[Stored entries]
* * * *
`config.mk`:
```
export PLATFORM = sky130hd
export DESIGN_NAME = addrGen
export DESIGN_NICKNAME = d
export VERILOG_FILES = /design/src/rtl/lsuPkg.sv /design/src/rtl/addrGen.sv
export SDC_FILE = /design/constraint.sdc
export NUM_CORES = 1
export LEC_CHECK = 0
export ABC_AREA = 1
export ABC_CLOCK_PERIOD_IN_PS = 1670
export BUFFER_PORTS_ARGS = -buffer_cell sky130_fd_sc_hd__buf_2
export CAP_MARGIN = 10
export CORE_ASPECT_RATIO = 1.75
export CORE_MARGIN = 3
export CORE_UTILIZATION = 25
export CTS_CLUSTER_SIZE = 28
export DETAILED_ROUTE_END_ITERATION = 6
export PLACE_DENSITY = 0.44
export SYNTH_ARGS = -nofsm -noshare
export SYNTH_HDL_FRONTEND = slang
export SYNTH_SLANG_ARGS = --single-unit
```
`constraint.sdc`:
```
create_clock -name clk -period 1.67 [get_ports clk]
set_input_delay 0.334 -clock clk [delete_from_list [all_inputs] [get_ports clk]]
set_output_delay 0.334 -clock clk [all_outputs]
set_load 0.02 [all_outputs]
```
`src/rtl/lsuPkg.sv`:
```
package lsuPkg;

    // ========================================
    // Widths
    // ========================================
    localparam int xlen = 32;
    localparam int laneCount = xlen / 8;

    typedef logic [xlen-1:0] word_t;
    typedef logic [4:0] regAddr_t;
    typedef logic [2:0] funct3_t;
    typedef logic [laneCount-1:0] byteEn_t;
    typedef logic [xlen-1:0] cause_t;

    // ========================================
    // Access size codes
    // ========================================
    // Same encoding as the funct3 field of loads and stores
    localparam funct3_t funct3Byte = 3'd0;
    localparam funct3_t funct3Half = 3'd1;
    localparam funct3_t funct3Word = 3'd2;
    localparam funct3_t funct3ByteU = 3'd4;
    localparam funct3_t funct3HalfU = 3'd5;

    // ========================================
    // Exception causes
    // ========================================
    localparam cause_t causeLoadMisaligned = 32'd4;
    localparam cause_t causeStoreMisaligned = 32'd6;

    // ========================================
    // Memory word views
    // ========================================
    // Byte 0 and halfword 0 sit in the low bits
    typedef union packed {
        word_t word;
        logic [laneCount-1:0][7:0] bytes;
        logic [laneCount/2-1:0][15:0] halves;
    } memWord_t;

endpackage

```
`src/rtl/addrGen.sv`:
```
module addrGen (
    input logic clk,
    input logic reset,
    input logic reqValid,
    input logic reqStore,
    input lsuPkg::funct3_t reqFunct3,
    input lsuPkg::word_t reqBase,
    input lsuPkg::word_t reqOffset,
    input lsuPkg::word_t reqData,
    input lsuPkg::regAddr_t reqRd,
    output logic m1Valid,
    output logic m1Store,
    output lsuPkg::funct3_t m1Funct3,
    output lsuPkg::word_t m1Addr,
    output lsuPkg::word_t m1Data,
    output lsuPkg::regAddr_t m1Rd,
    output logic m1Exception,
    output lsuPkg::cause_t m1Cause
);
    import lsuPkg::*;

    logic exValid;
    logic exStore;
    funct3_t exFunct3;
    word_t exBase;
    word_t exOffset;
    word_t exData;
    regAddr_t exRd;
    word_t exAddr;
    logic misaligned;
    logic exException;
    cause_t exCause;

    // ========================================
    // Execute register
    // ========================================
    always_ff @(posedge clk or posedge reset) begin
        if (reset) begin
            exValid <= 1'b0;
            exStore <= 1'b0;
        end else begin
            exValid <= reqValid;
            exStore <= reqStore;
        end
    end

    always_ff @(posedge clk) begin
        exFunct3 <= reqFunct3;
        exBase <= reqBase;
        exOffset <= reqOffset;
        exData <= reqData;
        exRd <= reqRd;
    end

    // Address add, the only ALU operation kept
    assign exAddr = exBase + exOffset;

    // Words need 4-byte alignment, halfwords 2-byte
    assign misaligned = ((exFunct3 == funct3Word) && (exAddr[1:0] != 2'b00)) ||
                        (((exFunct3 == funct3Half) || (exFunct3 == funct3HalfU)) && exAddr[0]);

    assign exException = exValid && misaligned;
    assign exCause = !exException ? '0 :
                     (exStore ? causeStoreMisaligned : causeLoadMisaligned);

    // ========================================
    // Execute to memory stage one
    // ========================================
    always_ff @(posedge clk or posedge reset) begin
        if (reset) begin
            m1Valid <= 1'b0;
            m1Store <= 1'b0;
            m1Exception <= 1'b0;
        end else begin
            m1Valid <= exValid;
            m1Store <= exStore;
            m1Exception <= exException;
        end
    end

    always_ff @(posedge clk) begin
        m1Funct3 <= exFunct3;
        m1Addr <= exAddr;
        m1Data <= exData;
        m1Rd <= exRd;
        m1Cause <= exCause;
    end

endmodule

```
## Yosys cells after proc, flatten, opt, wreduce, memory -nomap -nowiden

Index checks and enable logic that the tools add are counted.

| storage, ports and cells | value |
|---|---|
| memory bits (writable) | 0 |
| bits of input ports | 108 |
| bits in read-only memories | 0 |
| register bits | 213 |
| latch bits | 0 |
| output and inout port bits | 107 |
| memories kept | 0 |
| logic and storage cells | 26 |

| cells by class | value |
|---|---|
| add/sub/neg operators | 1 |
| eq/ne operators | 3 |
| magnitude comparators | 0 |
| shift-type cells | 0 |
| divide/modulo/power cells | 0 |
| reduce and logical (&&, ||, !) cells | 6 |
| mux-type cells | 1 |
| $mul | 0 |
| bitwise gates (word level) | 0 |

Operators by type and width:

| kind | number |
|---|---|
| $add 32x32->32 | 1 |
| $eq 3x1->1 const B | 1 |
| $eq 3x2->1 const B | 1 |
| $eq 3x3->1 const B | 1 |
| $logic_and 1x1->1 | 3 |
| $logic_or 1x1->1 | 2 |
| $mux 2 | 1 |
| $reduce_bool 2->1 | 1 |

## Longest topological paths before layout

| logic depth | value |
|---|---|
| word-level depth | 5 |
| depth in mapped cells | 12 |

## Worst setup path after synthesis

No wires, ideal clock.

| timing path | value |
|---|---|
| kind | flip-flop to flip-flop |
| start point | register exBase[0] |
| end point | register m1Addr[28] |
| stages on the path, launching flop included | 13 |
| required time | 1.558 ns |
| setup time | 0.112 ns |
| buffers on the path | 0 |
| data arrival time | 1.578 ns |
| slack | -0.020 ns |
| clock period less this slack | 1.690 ns |
| cell sequence | dfxtp_1 > ha_1 > fa_1 > nand3_1 > nand3_2 > nand2_1 > nand2_2 > nand2_1 > nand2_2 > nand2_1 > nand2_1 > nand2_1 > nand2_1 |

| on the way | value |
|---|---|
| longest elaborated chain between the ends | 1 |

Ends and longest elaborated chain:

| item | line | source |
|---|---|---|
| start: declaration | addrGen.sv:25 | `word_t exBase;` |
| start signal: assignment | addrGen.sv:49 | `exBase <= reqBase;` |
| $add 32x32->32 | addrGen.sv:56 | `assign exAddr = exBase + exOffset;` |
| via exAddr[28] | addrGen.sv:29 | `word_t exAddr;` |
| end signal: assignment | addrGen.sv:83 | `m1Addr <= exAddr;` |
| end: declaration | addrGen.sv:14 | `output lsuPkg::word_t m1Addr,` |

The timed path passes the listed nets, and every way through them passes these cells.
A chain may end at the register's enable or synchronous reset.

## Worst setup path after layout

| timing path | value |
|---|---|
| start point | register exOffset[0] |
| end point | register m1Addr[20] |

| on the way | value |
|---|---|
| longest elaborated chain between the ends | 1 |

Ends and longest elaborated chain:

| item | line | source |
|---|---|---|
| start: declaration | addrGen.sv:26 | `word_t exOffset;` |
| start signal: assignment | addrGen.sv:50 | `exOffset <= reqOffset;` |
| $add 32x32->32 | addrGen.sv:56 |  |
| via exAddr[20] | addrGen.sv:29 |  |

The timed path passes the listed nets, and every way through them passes these cells.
* * * *
### Required action
Looking at the records above, return exactly the lines from the line with "1x1->1 | 3 |" to the line with "included | 13 |", both ends included.

### Answer section
| $logic_and 1x1->1 | 3 |
| $logic_or 1x1->1 | 2 |
| $mux 2 | 1 |
| $reduce_bool 2->1 | 1 |

## Longest topological paths before layout

| logic depth | value |
|---|---|
| word-level depth | 5 |
| depth in mapped cells | 12 |

## Worst setup path after synthesis

No wires, ideal clock.

| timing path | value |
|---|---|
| kind | flip-flop to flip-flop |
| start point | register exBase[0] |
| end point | register m1Addr[28] |
| stages on the path, launching flop included | 13 |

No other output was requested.